Die blaue Brücke

von Ruth G. Gross

erschienen im Februar 2026
Softcover, ca. 464 Seiten
ISBN 978-3-912134-01-8
19,90 €

Roman

Memelland, Ostpreußen: Die Kurische Nehrung in den Jahren 1913 bis 1945 – ein schmaler Sandstreifen zwischen Haff und Ostsee, wo das Licht in allen Blautönen schimmert und eine legendäre Künstlerkolonie, die Thomas Mann, Lovis Corinth, Max Pechstein und andere anzieht.
Heta Blode und der Maler Ernst Mollenhauer gestalten diesen magischen Ort gemeinsam. Heta wird zur Seele der Kolonie, Ernst findet hier seine künstlerische Heimat. Ihre Beziehung ist geprägt von Liebe und Loyalität – und von dem unausgesprochenen Wissen, dass Ernst zweite Wahl ist. Doch die Zeit holt sie ein. Heta handelt – und Jahrzehnte später wird alles in Flammen aufgehen.
Ein atmosphärischer Roman über Kunst, Liebe und Entscheidungen, die ein Leben prägen – und darüber, was verloren geht, wenn politische Gewalt Kulturlandschaften zerstört. Ein Verlust, der über Generationen nachwirkt.

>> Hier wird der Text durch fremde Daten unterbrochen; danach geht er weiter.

===== src/rtl/pc_branch_unit.sv =====
// Program counter and conditional-branch stage: holds the PC, assembles a two-byte
// jump target from the data bus and commits it when the selected ALU flag condition holds.
module pc_branch_unit #(
  parameter int          PC_WIDTH     = 16,
  parameter logic [15:0] RESET_VECTOR = 16'h0000
) (
  input  logic                i_clk,
  input  logic                i_nReset,
  input  logic [7:0]          i_bus,
  output logic [7:0]          o_bus,
  output logic                o_busNOE,
  input  logic                i_flagNegative,
  input  logic                i_flagZero,
  input  logic                i_flagOverflow,
  input  logic                i_flagCarry,
  input  logic                i_ctrlPcNOE,
  input  logic                i_ctrlPcHiSel,
  input  logic                i_ctrlPcInc,
  input  logic                i_ctrlJmpLoNWE,
  input  logic                i_ctrlJmpHiNWE,
  input  logic                i_ctrlJmpNEn,
  input  logic [2:0]          i_ctrlJmpCond,
  output logic [PC_WIDTH-1:0] o_pc,
  output logic                o_jumpTaken,
  output logic                o_jumpFault
);

  // State encoding is {loValid, hiValid}
  typedef enum logic [1:0] {
    EMPTY = 2'b00,
    HI    = 2'b01,
    LO    = 2'b10,
    FULL  = 2'b11
  } state_t;

  state_t              state_q, state_d;
  logic [PC_WIDTH-1:0] pc_q, pc_d;
  logic [PC_WIDTH-1:0] target_q, target_d;
  logic                taken_q, taken_d;
  logic                fault_q, fault_d;
  logic                cond_true;
  logic                commit;

  assign commit = ~i_ctrlJmpNEn;

  always_comb begin
    cond_true = 1'b0;
    case (i_ctrlJmpCond)
      3'b000:  cond_true = 1'b1;
      3'b001:  cond_true = i_flagZero;
      3'b010:  cond_true = ~i_flagZero;
      3'b011:  cond_true = i_flagCarry;
      3'b100:  cond_true = ~i_flagCarry;
      3'b101:  cond_true = i_flagNegative;
      3'b110:  cond_true = i_flagNegative ^ i_flagOverflow;
      default: cond_true = i_flagOverflow;
    endcase
  end

  always_comb begin
    state_d  = state_q;
    target_d = target_q;
    pc_d     = pc_q;
    taken_d  = 1'b0;
    fault_d  = 1'b0;

    if (i_ctrlPcInc) begin
      pc_d = pc_q + 1'b1;
    end

    // A commit consumes the pre-edge target; any same-cycle byte write is dropped
    if (commit) begin
      state_d = EMPTY;
      if (state_q == FULL) begin
        if (cond_true) begin
          pc_d    = target_q;
          taken_d = 1'b1;
        end
      end else begin
        fault_d = 1'b1;
      end
    end else begin
      if (!i_ctrlJmpLoNWE) begin
        target_d[7:0] = i_bus;
      end
      if (!i_ctrlJmpHiNWE) begin
        target_d[15:8] = i_bus;
      end
      state_d = state_t'({state_q[1] | ~i_ctrlJmpLoNWE,
                          state_q[0] | ~i_ctrlJmpHiNWE});
    end
  end

  always_ff @(posedge i_clk) begin
    if (!i_nReset) begin
      state_q  <= EMPTY;
      pc_q     <= RESET_VECTOR;
      target_q <= '0;
      taken_q  <= 1'b0;
      fault_q  <= 1'b0;
    end else begin
      state_q  <= state_d;
      pc_q     <= pc_d;
      target_q <= target_d;
      taken_q  <= taken_d;
      fault_q  <= fault_d;
    end
  end

  assign o_pc        = pc_q;
  assign o_jumpTaken = taken_q;
  assign o_jumpFault = fault_q;
  assign o_bus       = i_ctrlPcHiSel ? pc_q[15:8] : pc_q[7:0];
  assign o_busNOE    = i_ctrlPcNOE;

endmodule
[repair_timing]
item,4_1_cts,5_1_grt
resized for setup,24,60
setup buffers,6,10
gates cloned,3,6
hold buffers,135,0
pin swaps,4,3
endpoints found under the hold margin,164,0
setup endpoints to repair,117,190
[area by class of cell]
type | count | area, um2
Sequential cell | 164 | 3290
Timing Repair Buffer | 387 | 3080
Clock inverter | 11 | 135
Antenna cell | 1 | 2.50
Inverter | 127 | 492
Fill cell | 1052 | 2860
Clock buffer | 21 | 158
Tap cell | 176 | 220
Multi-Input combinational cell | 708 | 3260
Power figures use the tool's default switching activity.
--- src/rtl/rr_mux_n_pkg.sv ---
// rtl/rr_mux_n_pkg.sv - shared constants and width helpers for the arbitrated mux
package rr_mux_n_pkg;

    localparam logic MODE_RR    = 1'b0;
    localparam logic MODE_FIXED = 1'b1;

    function automatic int clog2(input int value);
        int r;
        r = 0;
        for (int i = 0; i < 31; i++) begin
            if ((1 << i) < value) begin
                r = i + 1;
            end
        end
        return r;
    endfunction

    // Grant index is never narrower than one bit, even for degenerate N.
    function automatic int sel_width(input int n);
        return (clog2(n) < 1) ? 1 : clog2(n);
    endfunction

endpackage

--- src/rtl/rr_mux_n_arbiter.sv ---
// rtl/rr_mux_n_arbiter.sv - combinational round-robin / fixed-priority arbiter
module rr_arbiter
    import rr_mux_n_pkg::*;
#(
    parameter  int N        = 4,
    localparam int SEL_BITS = sel_width(N)
) (
    input  logic [N-1:0]        req,
    input  logic [SEL_BITS-1:0] base,
    input  logic                fixed,
    output logic [N-1:0]        gnt,
    output logic [SEL_BITS-1:0] gnt_idx,
    output logic                any
);

    logic [SEL_BITS-1:0] start;
    logic [N-1:0]        masked;
    logic                found;

    assign start = (fixed == MODE_FIXED) ? '0 : base;
    assign any   = |req;

    always_comb begin
        masked = req;
        for (int i = 0; i < N; i++) begin
            if (i < int'(start)) begin
                masked[i] = 1'b0;
            end
        end
    end

    // Upper half of the double-width scan: masked requests first, then the
    // unmasked copy catches the wrap back below the start index.
    always_comb begin
        gnt     = '0;
        gnt_idx = '0;
        found   = 1'b0;
        for (int i = 0; i < N; i++) begin
            if (masked[i] && !found) begin
                found      = 1'b1;
                gnt[i]     = 1'b1;
                gnt_idx    = SEL_BITS'(i);
            end
        end
        for (int i = 0; i < N; i++) begin
            if (req[i] && !found) begin
                found      = 1'b1;
                gnt[i]     = 1'b1;
                gnt_idx    = SEL_BITS'(i);
            end
        end
    end

endmodule

--- src/rtl/rr_mux_n.sv ---
// rtl/rr_mux_n.sv - N-channel arbitrated mux with a one-beat output register
module rr_mux_n
    import rr_mux_n_pkg::*;
#(
    parameter  int WIDTH    = 32,
    parameter  int N        = 4,
    localparam int SEL_BITS = sel_width(N)
) (
    input  logic                  clock,
    input  logic                  reset,
    input  logic                  fixed_pri,
    input  logic [N-1:0]          in_valid,
    input  logic [N*WIDTH-1:0]    in_data,
    output logic [N-1:0]          in_ready,
    output logic                  out_valid,
    output logic [WIDTH-1:0]      out_data,
    output logic [SEL_BITS-1:0]   out_grant,
    input  logic                  out_ready
);

    logic [N-1:0]        gnt;
    logic [SEL_BITS-1:0] gnt_idx;
    logic [SEL_BITS-1:0] ptr;
    logic [SEL_BITS-1:0] ptr_next;
    logic                any;
    logic                load_en;
    logic [WIDTH-1:0]    sel_data;

    rr_arbiter #(
        .N(N)
    ) u_arb (
        .req     (in_valid),
        .base    (ptr),
        .fixed   (fixed_pri),
        .gnt     (gnt),
        .gnt_idx (gnt_idx),
        .any     (any)
    );

    assign load_en  = !out_valid || out_ready;
    assign in_ready = load_en ? gnt : '0;

    // Explicit wrap keeps the pointer inside 0..N-1 for non-power-of-two N.
    assign ptr_next = (gnt_idx == SEL_BITS'(N - 1)) ? '0 : gnt_idx + 1'b1;

    always_comb begin
        sel_data = '0;
        for (int i = 0; i < N; i++) begin
            sel_data = sel_data | (in_data[i*WIDTH +: WIDTH] & {WIDTH{gnt[i]}});
        end
    end

    always_ff @(posedge clock or posedge reset) begin
        if (reset) begin
            out_valid <= 1'b0;
            out_data  <= '0;
            out_grant <= '0;
        end else if (load_en) begin
            if (any) begin
                out_valid <= 1'b1;
                out_data  <= sel_data;
                out_grant <= gnt_idx;
            end else begin
                out_valid <= 1'b0;
            end
        end
    end

    always_ff @(posedge clock or posedge reset) begin
        if (reset) begin
            ptr <= '0;
        end else if (load_en && any && (fixed_pri == MODE_RR)) begin
            ptr <= ptr_next;
        end
    end

endmodule
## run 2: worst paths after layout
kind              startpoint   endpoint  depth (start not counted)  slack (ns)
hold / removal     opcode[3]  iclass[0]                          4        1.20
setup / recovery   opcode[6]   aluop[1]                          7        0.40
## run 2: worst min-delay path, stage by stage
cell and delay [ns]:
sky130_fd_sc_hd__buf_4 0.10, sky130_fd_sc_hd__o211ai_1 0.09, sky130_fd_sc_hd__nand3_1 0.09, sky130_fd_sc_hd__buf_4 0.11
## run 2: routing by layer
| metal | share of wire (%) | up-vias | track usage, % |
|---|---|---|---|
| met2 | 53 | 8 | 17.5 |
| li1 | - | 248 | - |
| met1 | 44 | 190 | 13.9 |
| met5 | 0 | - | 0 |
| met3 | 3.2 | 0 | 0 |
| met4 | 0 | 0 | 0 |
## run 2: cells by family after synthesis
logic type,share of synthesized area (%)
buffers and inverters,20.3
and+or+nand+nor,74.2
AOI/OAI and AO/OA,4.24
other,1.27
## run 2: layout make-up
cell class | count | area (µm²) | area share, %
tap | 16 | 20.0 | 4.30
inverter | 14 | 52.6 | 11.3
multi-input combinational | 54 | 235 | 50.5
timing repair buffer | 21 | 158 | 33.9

„Poetisch und präzise erzählt Ruth G. Gross von einer Ehe voller Prüfungen und der Befreiung einer Frau, die ihr Schicksal selbst in die Hand nehmen will. Kenntnisreich lässt sie eine vergessene Kulturlandschaft erstehen – die Kurische Nehrung mit der legendären Künstlerkolonie Nidden, ihren berühmten Gästen und spektakulärer Natur.“
Martin Hielscher

Die Autorin

Mit «Die blaue Brücke» legt Ruth G. Gross ihren dritten Roman vor. 2019 erschien «Elsas Tochter», 2023 «In meines Vaters Haus».

Was zieht Künstler an einen entlegenen Ort? Was lässt sie dort bleiben, auch wenn die Welt um sie herum zerbricht? Solche Fragen haben Ruth G. Gross nach Nida (Nidden) im heutigen Litauen geführt – an einen Ort, wo Licht und Landschaft zur Inspiration wurden, wo Menschen zwischen den Kriegen nach neuen Wegen suchten. Was sie in Archiven und alten Briefen entdeckt, was ihr in Gesprächen begegnet all das fließt in ihre Romane ein. Nicht als historisches Faktenwissen, sondern als gelebtes Leben.
Ruth G. Gross arbeitet als Psychotherapeutin in München, wo sie mit ihrer Familie lebt. Gerade schreibt sie an einem neuen Projekt über die Entwicklung von Kreativität – denn auch das ist ihre Frage: Wie wir werden, wer wir sind.